Well I'm shooting 120 film so there wasn't really a cheap dedicated film scanner out there.

The Canoscan 8800F has a backlight so it does a good job, and I've gotten some nice scans off of negatives that aren't overexposed.

Holga lacks any kind of shutter speed controls / aperature controls so on a bright sunny day even iso 100 film gets overexposed


----------



## Paul Ron (Apr 2, 2010)

Then your other alternative will be to learn how to use PhotoSHop. It's fun and can achieve really nice results, not as nice as a real print but pretty darn near. 

Scanning is generally used as a proof sheet. Pic the ones you like most n have em printed? 

Another good solution is to start shooting B&Ws n do it yourself, including printing. Lots of fun playing in the dark.


----------



## usayit (Apr 2, 2010)

Vautrin said:


> The Canoscan 8800F has a backlight so it does a good job, and I've gotten some nice scans off of negatives that aren't overexposed.


'

Regardless... I think you are pushing the limits.  The scanner needs to pull out details in the very dark areas of the negative... simply it isn't doing enough.  The key words in your response is "aren't overexposed".  

Try to find a shop with a dedicated film scanner to give it a shot.  There is a reason why dedicated scanners cost thousands and not hundreds of $$$.


----------



## vonnagy (Apr 3, 2010)

Have you checked out betterscanning.com, they have some adaptors for Canon 8800 which improve the scan quality: The Single Channel Variable Height MF Film Holder For Canon 8800F 8600F


----------



## Dwig (Apr 3, 2010)

Vautrin said:


> ...
> So how can I recover my pictures with a negative scanner (I have the Canoscan 8800F)?
> 
> When I scan it I get:...



How are you scanning them???

By this I mean how are you using the scanning software.
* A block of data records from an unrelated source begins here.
module frame_decode
    import frame_decode_pkg::*;
#(
    parameter int BIT_COUNT_WIDTH = 10
) (
    input  logic                       clk,
    input  logic                       rst_n,
    input  pcd_bit_seq_e               seq,
    input  logic                       seq_valid,
    input  logic                       idle,
    output logic                       soc,
    output logic                       eoc,
    output logic                       data,
    output logic                       data_valid,
    output logic                       error,
    output logic [BIT_COUNT_WIDTH-1:0] bit_count
);

    typedef enum logic {
        S_IDLE = 1'b0,
        S_DATA = 1'b1
    } state_e;

    typedef enum logic [1:0] {
        P_SOC = 2'd0,
        P_X   = 2'd1,
        P_Y   = 2'd2,
        P_Z   = 2'd3
    } prev_e;

    localparam logic [BIT_COUNT_WIDTH-1:0] CNT_MAX = '1;

    state_e state_q, state_d;
    prev_e  prev_q, prev_d;
    logic   pend_q, pend_d;
    logic   pend_vld_q, pend_vld_d;

    logic soc_q, soc_d;
    logic eoc_q, eoc_d;
    logic data_q, data_d;
    logic dv_q, dv_d;
    logic err_q, err_d;
    logic [BIT_COUNT_WIDTH-1:0] cnt_q, cnt_d;

    // Action strobes shared by the next-state and output processes.
    logic go_soc, go_emit, go_eoc, go_err;

    // State register (includes frame context and registered outputs).
    always_ff @(posedge clk or negedge rst_n) begin
        if (!rst_n) begin
            state_q    <= S_IDLE;
            prev_q     <= P_SOC;
            pend_q     <= 1'b0;
            pend_vld_q <= 1'b0;
            soc_q      <= 1'b0;
            eoc_q      <= 1'b0;
            data_q     <= 1'b0;
            dv_q       <= 1'b0;
            err_q      <= 1'b0;
            cnt_q      <= '0;
        end else begin
            state_q    <= state_d;
            prev_q     <= prev_d;
            pend_q     <= pend_d;
            pend_vld_q <= pend_vld_d;
            soc_q      <= soc_d;
            eoc_q      <= eoc_d;
            data_q     <= data_d;
            dv_q       <= dv_d;
            err_q      <= err_d;
            cnt_q      <= cnt_d;
        end
    end

    // Next-state logic. A decoded bit is held as "pending" until the
    // following sequence proves it is data and not the EOC "0".
    always_comb begin
        state_d    = state_q;
        prev_d     = prev_q;
        pend_d     = pend_q;
        pend_vld_d = pend_vld_q;
        go_soc     = 1'b0;
        go_emit    = 1'b0;
        go_eoc     = 1'b0;
        go_err     = 1'b0;

        unique case (state_q)
            S_IDLE: begin
                if (seq_valid && seq == SEQ_Z) begin
                    go_soc     = 1'b1;
                    state_d    = S_DATA;
                    prev_d     = P_SOC;
                    pend_vld_d = 1'b0;
                end
            end
            S_DATA: begin
                if (seq_valid) begin
                    unique case (seq)
                        SEQ_X: begin
                            go_emit    = pend_vld_q;
                            pend_d     = 1'b1;
                            pend_vld_d = 1'b1;
                            prev_d     = P_X;
                        end
                        SEQ_Z: begin
                            if (prev_q == P_X) begin
                                go_err = 1'b1;
                            end else begin
                                go_emit    = pend_vld_q;
                                pend_d     = 1'b0;
                                pend_vld_d = 1'b1;
                                prev_d     = P_Z;
                            end
                        end
                        SEQ_Y: begin
                            if (prev_q == P_X) begin
                                go_emit    = pend_vld_q;
                                pend_d     = 1'b0;
                                pend_vld_d = 1'b1;
                                prev_d     = P_Y;
                            end else if (prev_q == P_SOC) begin
                                go_err = 1'b1;
                            end else begin
                                go_eoc = 1'b1;
                            end
                        end
                        SEQ_ERROR: begin
                            go_err = 1'b1;
                        end
                    endcase
                end else if (idle) begin
                    go_err = 1'b1;
                end

                if (go_err || go_eoc) begin
                    state_d    = S_IDLE;
                    pend_vld_d = 1'b0;
                end
            end
        endcase
    end

    // Output logic: next values of the registered pulses and counter.
    always_comb begin
        soc_d  = go_soc;
        eoc_d  = go_eoc;
        err_d  = go_err;
        dv_d   = go_emit;
        data_d = go_emit ? pend_q : data_q;
        cnt_d  = cnt_q;
        if (go_soc) begin
            cnt_d = '0;
        end else if (go_emit && cnt_q != CNT_MAX) begin
            cnt_d = cnt_q + BIT_COUNT_WIDTH'(1);
        end
    end

    assign soc        = soc_q;
    assign eoc        = eoc_q;
    assign data       = data_q;
    assign data_valid = dv_q;
    assign error      = err_q;
    assign bit_count  = cnt_q;

endmodule

$ cat config.mk
export PLATFORM = sky130hd
export DESIGN_NAME = frame_decode
export DESIGN_NICKNAME = d
export VERILOG_FILES = /design/src/rtl/frame_decode.sv
export SDC_FILE = /design/constraint.sdc
export NUM_CORES = 1
export LEC_CHECK = 0
export BUFFER_PORTS_ARGS = -buffer_cell sky130_fd_sc_hd__buf_2
export CELL_PAD_IN_SITES_DETAIL_PLACEMENT = 1
export CELL_PAD_IN_SITES_GLOBAL_PLACEMENT = 2
export CORE_ASPECT_RATIO = 0.8
export CORE_UTILIZATION = 33
export DETAILED_ROUTE_END_ITERATION = 6
export GPL_TIMING_DRIVEN = 0
export PLACE_DENSITY_LB_ADDON = 0.08
export SYNTH_ARGS = -nofsm -noshare
export SYNTH_HDL_FRONTEND = slang
export SYNTH_SLANG_ARGS = --single-unit
$ cat constraint.sdc
create_clock -name clk -period 2 [get_ports clk]
set_input_delay 0.1 -clock clk [delete_from_list [all_inputs] [get_ports clk]]
set_output_delay 0.1 -clock clk [all_outputs]
set_load 0.05 [all_outputs]
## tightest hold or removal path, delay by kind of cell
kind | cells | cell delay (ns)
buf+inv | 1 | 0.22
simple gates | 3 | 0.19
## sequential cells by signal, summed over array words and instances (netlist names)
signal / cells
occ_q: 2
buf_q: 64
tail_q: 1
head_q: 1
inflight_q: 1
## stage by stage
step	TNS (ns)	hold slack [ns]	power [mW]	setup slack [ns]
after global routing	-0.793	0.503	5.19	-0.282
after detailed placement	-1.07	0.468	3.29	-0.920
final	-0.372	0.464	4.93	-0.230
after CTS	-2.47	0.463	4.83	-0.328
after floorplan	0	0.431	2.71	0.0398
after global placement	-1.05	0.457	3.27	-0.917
===== config.mk =====
export PLATFORM = sky130hd
export DESIGN_NAME = mult32_tile_sequencer
export DESIGN_NICKNAME = d
export VERILOG_FILES = /design/src/rtl/mult_pkg.sv /design/src/rtl/mult32_tile_sequencer_wallace8.sv /design/src/rtl/mult32_tile_sequencer.sv
export SDC_FILE = /design/constraint.sdc
export NUM_CORES = 1
export LEC_CHECK = 0
export CAP_MARGIN = 15
export CORE_MARGIN = 2
export CORE_UTILIZATION = 53
export DETAILED_ROUTE_END_ITERATION = 10
export PLACE_DENSITY = 0.8
export SETUP_SLACK_MARGIN = 0.5
export SYNTH_ARGS = -nofsm -noshare
export SYNTH_HDL_FRONTEND = slang
export SYNTH_SLANG_ARGS = --single-unit
export TNS_END_PERCENT = 5

===== constraint.sdc =====
create_clock -name clk -period 10.22 [get_ports clk]
set_input_delay 3.066 -clock clk [delete_from_list [all_inputs] [get_ports clk]]
set_output_delay 3.066 -clock clk [all_outputs]
set_load 0.005 [all_outputs]

===== src/rtl/mult_pkg.sv =====
`default_nettype none
// ============================================================================
// Module      : mult_pkg
// Description : Shared types and constants for the iterative 32x32 multiplier
//               sequencer built around a single 8x8 wallace8 tile.
// Revision    : 1.0  initial release
// ============================================================================
package mult_pkg;

    // Sequencer states; code 2'd3 is unused and recovers to IDLE.
    typedef enum logic [1:0] {
        IDLE = 2'd0,
        RUN  = 2'd1,
        DONE = 2'd2
    } state_t;

    // Tile geometry: one 8x8 tile, four byte lanes per operand.
    localparam int TILE_W = 8;
    localparam int NTILE  = 4;

    // Count value of the final byte-pair cycle (NTILE*NTILE - 1).
    localparam logic [3:0] LAST_CNT = 4'd15;

endpackage : mult_pkg
`default_nettype wire


===== src/rtl/mult32_tile_sequencer_wallace8.sv =====
`default_nettype none
// ============================================================================
// Module      : wallace8
// Description : Combinational 8x8 unsigned multiplier. Partial products are
//               folded through a chain of 3:2 carry-save compressors and
//               resolved with one final carry-propagate add.
// Revision    : 1.0  initial release
// ============================================================================
module wallace8 (
    input  logic [7:0]  a,
    input  logic [7:0]  b,
    output logic [15:0] p
);

    logic [15:0] w_pp [8];

    // One shifted AND row per multiplier bit.
    genvar g;
    generate
        for (g = 0; g < 8; g++) begin : g_pp
            assign w_pp[g] = {8'b0, a & {8{b[g]}}} << g;
        end
    endgenerate

    // Carry-save reduction of the rows, then a single final add. Carries
    // shifted out of bit 15 are always zero because 255*255 fits in 16 bits.
    always_comb begin
        logic [15:0] w_s;
        logic [15:0] w_c;
        logic [15:0] w_t;
        w_s = '0;
        w_c = '0;
        for (int k = 0; k < 8; k++) begin
            w_t = w_s;
            w_s = w_t ^ w_c ^ w_pp[k];
            w_c = ((w_t & w_c) | (w_t & w_pp[k]) | (w_c & w_pp[k])) << 1;
        end
        p = w_s + w_c;
    end

endmodule : wallace8
`default_nettype wire


===== src/rtl/mult32_tile_sequencer.sv =====
`default_nettype none
// ============================================================================
// Module      : mult32_tile_sequencer
// Description : Iterative 32x32 -> 64 unsigned multiplier. A single 8x8 tile
//               is time-shared over all 16 byte pairs; each RUN cycle selects
//               one A-byte/B-byte pair, shifts the tile result into place and
//               adds it into a 64-bit accumulator. Valid/ready on both sides.
// Revision    : 1.0  initial release
// ============================================================================
module mult32_tile_sequencer #(
    parameter int WIDTH  = 32,
    parameter int TILE_W = 8,
    parameter int NTILE  = 4
) (
    input  logic               clk,
    input  logic               rst_n,
    input  logic               in_valid,
    output logic               in_ready,
    input  logic [WIDTH-1:0]   a,
    input  logic [WIDTH-1:0]   b,
    output logic               out_valid,
    input  logic               out_ready,
    output logic [2*WIDTH-1:0] product,
    output logic               busy
);

    import mult_pkg::*;

    // WIDTH must equal NTILE*TILE_W; LAST_CNT assumes NTILE == 4.
    localparam int IDX_W  = $clog2(NTILE);
    localparam int CNT_W  = 2 * IDX_W;
    localparam int PROD_W = 2 * WIDTH;
    localparam int SH_W   = $clog2(PROD_W);
    localparam int TSH    = $clog2(TILE_W);

    state_t              r_state;
    state_t              w_state_nxt;
    logic [CNT_W-1:0]    r_cnt;
    logic [WIDTH-1:0]    r_a_q;
    logic [WIDTH-1:0]    r_b_q;
    logic [PROD_W-1:0]   r_acc;
    logic [PROD_W-1:0]   r_product;

    logic                w_accept;
    logic                w_last;
    logic [IDX_W-1:0]    w_i;
    logic [IDX_W-1:0]    w_j;
    logic [TILE_W-1:0]   w_tile_a;
    logic [TILE_W-1:0]   w_tile_b;
    logic [2*TILE_W-1:0] w_tile_p;
    logic [SH_W-1:0]     w_shamt;
    logic [PROD_W-1:0]   w_partial;
    logic [PROD_W-1:0]   w_acc_sum;

    // Counter low half walks the A bytes, high half walks the B bytes.
    assign w_i      = r_cnt[IDX_W-1:0];
    assign w_j      = r_cnt[CNT_W-1:IDX_W];
    assign w_last   = (r_cnt == CNT_W'(LAST_CNT));
    assign w_tile_a = r_a_q[TILE_W*int'(w_i) +: TILE_W];
    assign w_tile_b = r_b_q[TILE_W*int'(w_j) +: TILE_W];

    wallace8 u_tile (
        .a (w_tile_a),
        .b (w_tile_b),
        .p (w_tile_p)
    );

    // Byte-pair weight is TILE_W*(i+j) bits, 0..48 for the default geometry.
    assign w_shamt   = (SH_W'(w_i) + SH_W'(w_j)) << TSH;
    assign w_partial = PROD_W'(w_tile_p) << w_shamt;
    assign w_acc_sum = r_acc + w_partial;

    assign w_accept  = in_valid & in_ready;
    assign product   = r_product;

    // State register.
    always_ff @(posedge clk or negedge rst_n) begin
        if (!rst_n) begin
            r_state <= IDLE;
        end else begin
            r_state <= w_state_nxt;
        end
    end

    // Next-state decode and handshake/status outputs decoded from state.
    always_comb begin
        w_state_nxt = r_state;
        in_ready    = 1'b0;
        out_valid   = 1'b0;
        busy        = 1'b0;
        case (r_state)
            IDLE: begin
                in_ready = 1'b1;
                if (in_valid) begin
                    w_state_nxt = RUN;
                end
            end
            RUN: begin
                busy = 1'b1;
                if (w_last) begin
                    w_state_nxt = DONE;
                end
            end
            DONE: begin
                out_valid = 1'b1;
                // Result slot frees up in the cycle the consumer takes it,
                // so a new operand pair can be accepted at the same edge.
                in_ready  = out_ready;
                if (out_ready) begin
                    w_state_nxt = in_valid ? RUN : IDLE;
                end
            end
            default: begin
                w_state_nxt = IDLE;
            end
        endcase
    end

    // Operand capture, byte-pair accumulation and product register.
    always_ff @(posedge clk or negedge rst_n) begin
        if (!rst_n) begin
            r_a_q     <= '0;
            r_b_q     <= '0;
            r_acc     <= '0;
            r_cnt     <= '0;
            r_product <= '0;
        end else if (w_accept) begin
            r_a_q <= a;
            r_b_q <= b;
            r_acc <= '0;
            r_cnt <= '0;
        end else if (r_state == RUN) begin
            r_acc <= w_acc_sum;
            r_cnt <= r_cnt + 1'b1;
            if (w_last) begin
                r_product <= w_acc_sum;
            end
        end
    end

endmodule : mult32_tile_sequencer
`default_nettype wire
A you simply letting it make automatic density, contrast, and color balance decisions or are you adjusting these manually before making the scan. Also, are you letting the scanning software save a JPEG to disk for later editing or are you launching the scanning app via an "Import" or "Acquire" function in your image editor.

The best way to handle problem images such as your massively overexposed negs is:

1. Scan from an image editing app or have the scanning software save a 16bit TIFF file for transport to the image editor. NEVER EVER use JPEG for this transfer file; JPEG is limited to 8bit data.

2. Always scan in 48bit color or, if scanning B&W, 16bit Grayscale.

3. Always make as much of the adjustment as possible in the scanning software. DO NOT rely of making any significant adjustment in your image editor later. If the scanning software isn't adjusted to capture the desired data it won't be there for the image editor to "recover".

4. Don't make any large scale adjustments in you image editor. If the scanned image needs more than modest tweaks you need to rescan making better adjustments in the scanning software.

Your problem is probably that you haven't made the necessary manual adjustments in your scanning software. It might be that you Canon software is too limited. Youi might look into better software. SilverFast from LaserSoft Imaging and VueScan are the most common recommendations. 

The EPSON Scan software that came with my EPSON v700, along with SilverFast, has proven to be rather good. It does, though, frequently require manual adjustments when scanning very significantly over or under exposed images.


----------



## Vautrin (Apr 3, 2010)

The canoscan comes with silverfast and it still can't seem to recover my image.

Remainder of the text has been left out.